__Your objective__. All of the data below needs to be set down again, exactly as shown.

__Available data__.
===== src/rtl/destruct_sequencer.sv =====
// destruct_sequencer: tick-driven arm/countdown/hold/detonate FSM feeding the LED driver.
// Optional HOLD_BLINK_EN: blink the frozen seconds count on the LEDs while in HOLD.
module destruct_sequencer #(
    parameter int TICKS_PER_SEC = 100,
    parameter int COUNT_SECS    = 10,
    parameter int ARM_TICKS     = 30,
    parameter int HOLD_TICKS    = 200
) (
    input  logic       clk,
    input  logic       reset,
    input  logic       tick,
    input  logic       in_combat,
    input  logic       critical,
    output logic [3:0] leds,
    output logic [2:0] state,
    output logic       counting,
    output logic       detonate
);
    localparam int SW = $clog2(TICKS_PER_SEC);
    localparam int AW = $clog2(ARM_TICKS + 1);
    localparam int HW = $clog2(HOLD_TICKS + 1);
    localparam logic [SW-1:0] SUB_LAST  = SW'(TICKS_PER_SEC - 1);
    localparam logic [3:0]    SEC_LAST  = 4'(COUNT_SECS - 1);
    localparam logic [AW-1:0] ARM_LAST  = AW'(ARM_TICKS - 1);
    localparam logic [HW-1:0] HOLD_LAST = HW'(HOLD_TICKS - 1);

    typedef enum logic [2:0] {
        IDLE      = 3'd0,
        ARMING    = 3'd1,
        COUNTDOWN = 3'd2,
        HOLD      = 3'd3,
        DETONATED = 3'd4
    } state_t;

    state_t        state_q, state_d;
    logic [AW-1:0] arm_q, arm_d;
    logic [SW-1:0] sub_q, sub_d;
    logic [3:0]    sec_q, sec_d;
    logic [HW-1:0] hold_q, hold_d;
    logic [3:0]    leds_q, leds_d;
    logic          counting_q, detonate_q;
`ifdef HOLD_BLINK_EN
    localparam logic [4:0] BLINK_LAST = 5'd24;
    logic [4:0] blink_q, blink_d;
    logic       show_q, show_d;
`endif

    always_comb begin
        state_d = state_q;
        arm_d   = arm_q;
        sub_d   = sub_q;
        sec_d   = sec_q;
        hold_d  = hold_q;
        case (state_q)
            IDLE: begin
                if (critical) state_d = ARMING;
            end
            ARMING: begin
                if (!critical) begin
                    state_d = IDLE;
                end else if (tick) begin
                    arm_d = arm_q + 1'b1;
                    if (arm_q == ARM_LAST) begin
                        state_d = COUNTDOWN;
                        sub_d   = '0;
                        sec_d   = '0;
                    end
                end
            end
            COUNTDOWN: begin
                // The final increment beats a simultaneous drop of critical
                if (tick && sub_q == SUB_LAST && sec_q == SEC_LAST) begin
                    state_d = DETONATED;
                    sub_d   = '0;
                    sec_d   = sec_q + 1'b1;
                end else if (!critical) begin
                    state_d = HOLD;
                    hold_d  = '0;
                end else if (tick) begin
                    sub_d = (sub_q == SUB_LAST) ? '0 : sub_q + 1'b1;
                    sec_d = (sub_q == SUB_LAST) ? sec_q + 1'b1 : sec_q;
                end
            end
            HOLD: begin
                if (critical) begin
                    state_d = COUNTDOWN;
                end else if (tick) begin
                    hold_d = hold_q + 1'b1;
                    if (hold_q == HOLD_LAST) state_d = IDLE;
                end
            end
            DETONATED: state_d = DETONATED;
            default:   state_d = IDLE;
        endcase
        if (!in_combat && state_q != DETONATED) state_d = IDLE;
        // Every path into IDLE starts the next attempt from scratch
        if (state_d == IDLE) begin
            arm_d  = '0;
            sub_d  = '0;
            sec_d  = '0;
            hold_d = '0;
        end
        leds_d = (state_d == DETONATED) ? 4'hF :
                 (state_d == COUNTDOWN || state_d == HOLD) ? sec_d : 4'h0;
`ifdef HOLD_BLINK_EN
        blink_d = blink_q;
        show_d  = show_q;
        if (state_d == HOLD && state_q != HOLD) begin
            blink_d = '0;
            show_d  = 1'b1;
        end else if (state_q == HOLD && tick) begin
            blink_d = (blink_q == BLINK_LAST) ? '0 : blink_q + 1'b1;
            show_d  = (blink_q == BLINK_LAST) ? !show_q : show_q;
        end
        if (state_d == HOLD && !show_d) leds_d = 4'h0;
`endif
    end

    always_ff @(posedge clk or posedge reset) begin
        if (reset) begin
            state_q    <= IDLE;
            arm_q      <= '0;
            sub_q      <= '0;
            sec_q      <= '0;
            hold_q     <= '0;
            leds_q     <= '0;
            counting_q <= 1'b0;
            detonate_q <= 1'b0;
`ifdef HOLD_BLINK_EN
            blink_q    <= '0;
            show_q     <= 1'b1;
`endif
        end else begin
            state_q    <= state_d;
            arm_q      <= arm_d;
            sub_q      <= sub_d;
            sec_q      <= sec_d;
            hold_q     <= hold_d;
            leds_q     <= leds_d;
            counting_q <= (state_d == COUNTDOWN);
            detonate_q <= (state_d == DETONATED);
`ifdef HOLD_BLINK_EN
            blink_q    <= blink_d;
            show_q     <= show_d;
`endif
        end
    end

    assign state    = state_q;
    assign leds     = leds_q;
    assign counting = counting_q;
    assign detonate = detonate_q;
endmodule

__Your response__.
===== src/rtl/destruct_sequencer.sv =====
// destruct_sequencer: tick-driven arm/countdown/hold/detonate FSM feeding the LED driver.
// Optional HOLD_BLINK_EN: blink the frozen seconds count on the LEDs while in HOLD.
module destruct_sequencer #(
    parameter int TICKS_PER_SEC = 100,
    parameter int COUNT_SECS    = 10,
    parameter int ARM_TICKS     = 30,
    parameter int HOLD_TICKS    = 200
) (
    input  logic       clk,
    input  logic       reset,
    input  logic       tick,
    input  logic       in_combat,
    input  logic       critical,
    output logic [3:0] leds,
    output logic [2:0] state,
    output logic       counting,
    output logic       detonate
);
    localparam int SW = $clog2(TICKS_PER_SEC);
    localparam int AW = $clog2(ARM_TICKS + 1);
    localparam int HW = $clog2(HOLD_TICKS + 1);
    localparam logic [SW-1:0] SUB_LAST  = SW'(TICKS_PER_SEC - 1);
    localparam logic [3:0]    SEC_LAST  = 4'(COUNT_SECS - 1);
    localparam logic [AW-1:0] ARM_LAST  = AW'(ARM_TICKS - 1);
    localparam logic [HW-1:0] HOLD_LAST = HW'(HOLD_TICKS - 1);

    typedef enum logic [2:0] {
        IDLE      = 3'd0,
        ARMING    = 3'd1,
        COUNTDOWN = 3'd2,
        HOLD      = 3'd3,
        DETONATED = 3'd4
    } state_t;

    state_t        state_q, state_d;
    logic [AW-1:0] arm_q, arm_d;
    logic [SW-1:0] sub_q, sub_d;
    logic [3:0]    sec_q, sec_d;
    logic [HW-1:0] hold_q, hold_d;
    logic [3:0]    leds_q, leds_d;
    logic          counting_q, detonate_q;
`ifdef HOLD_BLINK_EN
    localparam logic [4:0] BLINK_LAST = 5'd24;
    logic [4:0] blink_q, blink_d;
    logic       show_q, show_d;
`endif

    always_comb begin
        state_d = state_q;
        arm_d   = arm_q;
        sub_d   = sub_q;
        sec_d   = sec_q;
        hold_d  = hold_q;
        case (state_q)
            IDLE: begin
                if (critical) state_d = ARMING;
            end
            ARMING: begin
                if (!critical) begin
                    state_d = IDLE;
                end else if (tick) begin
                    arm_d = arm_q + 1'b1;
                    if (arm_q == ARM_LAST) begin
                        state_d = COUNTDOWN;
                        sub_d   = '0;
                        sec_d   = '0;
                    end
                end
            end
            COUNTDOWN: begin
                // The final increment beats a simultaneous drop of critical
                if (tick && sub_q == SUB_LAST && sec_q == SEC_LAST) begin
                    state_d = DETONATED;
                    sub_d   = '0;
                    sec_d   = sec_q + 1'b1;
                end else if (!critical) begin
                    state_d = HOLD;
                    hold_d  = '0;
                end else if (tick) begin
                    sub_d = (sub_q == SUB_LAST) ? '0 : sub_q + 1'b1;
                    sec_d = (sub_q == SUB_LAST) ? sec_q + 1'b1 : sec_q;
                end
            end
            HOLD: begin
                if (critical) begin
                    state_d = COUNTDOWN;
                end else if (tick) begin
                    hold_d = hold_q + 1'b1;
                    if (hold_q == HOLD_LAST) state_d = IDLE;
                end
            end
            DETONATED: state_d = DETONATED;
            default:   state_d = IDLE;
        endcase
        if (!in_combat && state_q != DETONATED) state_d = IDLE;
        // Every path into IDLE starts the next attempt from scratch
        if (state_d == IDLE) begin
            arm_d  = '0;
            sub_d  = '0;
            sec_d  = '0;
            hold_d = '0;
        end
        leds_d = (state_d == DETONATED) ? 4'hF :
                 (state_d == COUNTDOWN || state_d == HOLD) ? sec_d : 4'h0;
`ifdef HOLD_BLINK_EN
        blink_d = blink_q;
        show_d  = show_q;
        if (state_d == HOLD && state_q != HOLD) begin
            blink_d = '0;
            show_d  = 1'b1;
        end else if (state_q == HOLD && tick) begin
            blink_d = (blink_q == BLINK_LAST) ? '0 : blink_q + 1'b1;
            show_d  = (blink_q == BLINK_LAST) ? !show_q : show_q;
        end
        if (state_d == HOLD && !show_d) leds_d = 4'h0;
`endif
    end

    always_ff @(posedge clk or posedge reset) begin
        if (reset) begin
            state_q    <= IDLE;
            arm_q      <= '0;
            sub_q      <= '0;
            sec_q      <= '0;
            hold_q     <= '0;
            leds_q     <= '0;
            counting_q <= 1'b0;
            detonate_q <= 1'b0;
`ifdef HOLD_BLINK_EN
            blink_q    <= '0;
            show_q     <= 1'b1;
`endif
        end else begin
            state_q    <= state_d;
            arm_q      <= arm_d;
            sub_q      <= sub_d;
            sec_q      <= sec_d;
            hold_q     <= hold_d;
            leds_q     <= leds_d;
            counting_q <= (state_d == COUNTDOWN);
            detonate_q <= (state_d == DETONATED);
`ifdef HOLD_BLINK_EN
            blink_q    <= blink_d;
            show_q     <= show_d;
`endif
        end
    end

    assign state    = state_q;
    assign leds     = leds_q;
    assign counting = counting_q;
    assign detonate = detonate_q;
endmodule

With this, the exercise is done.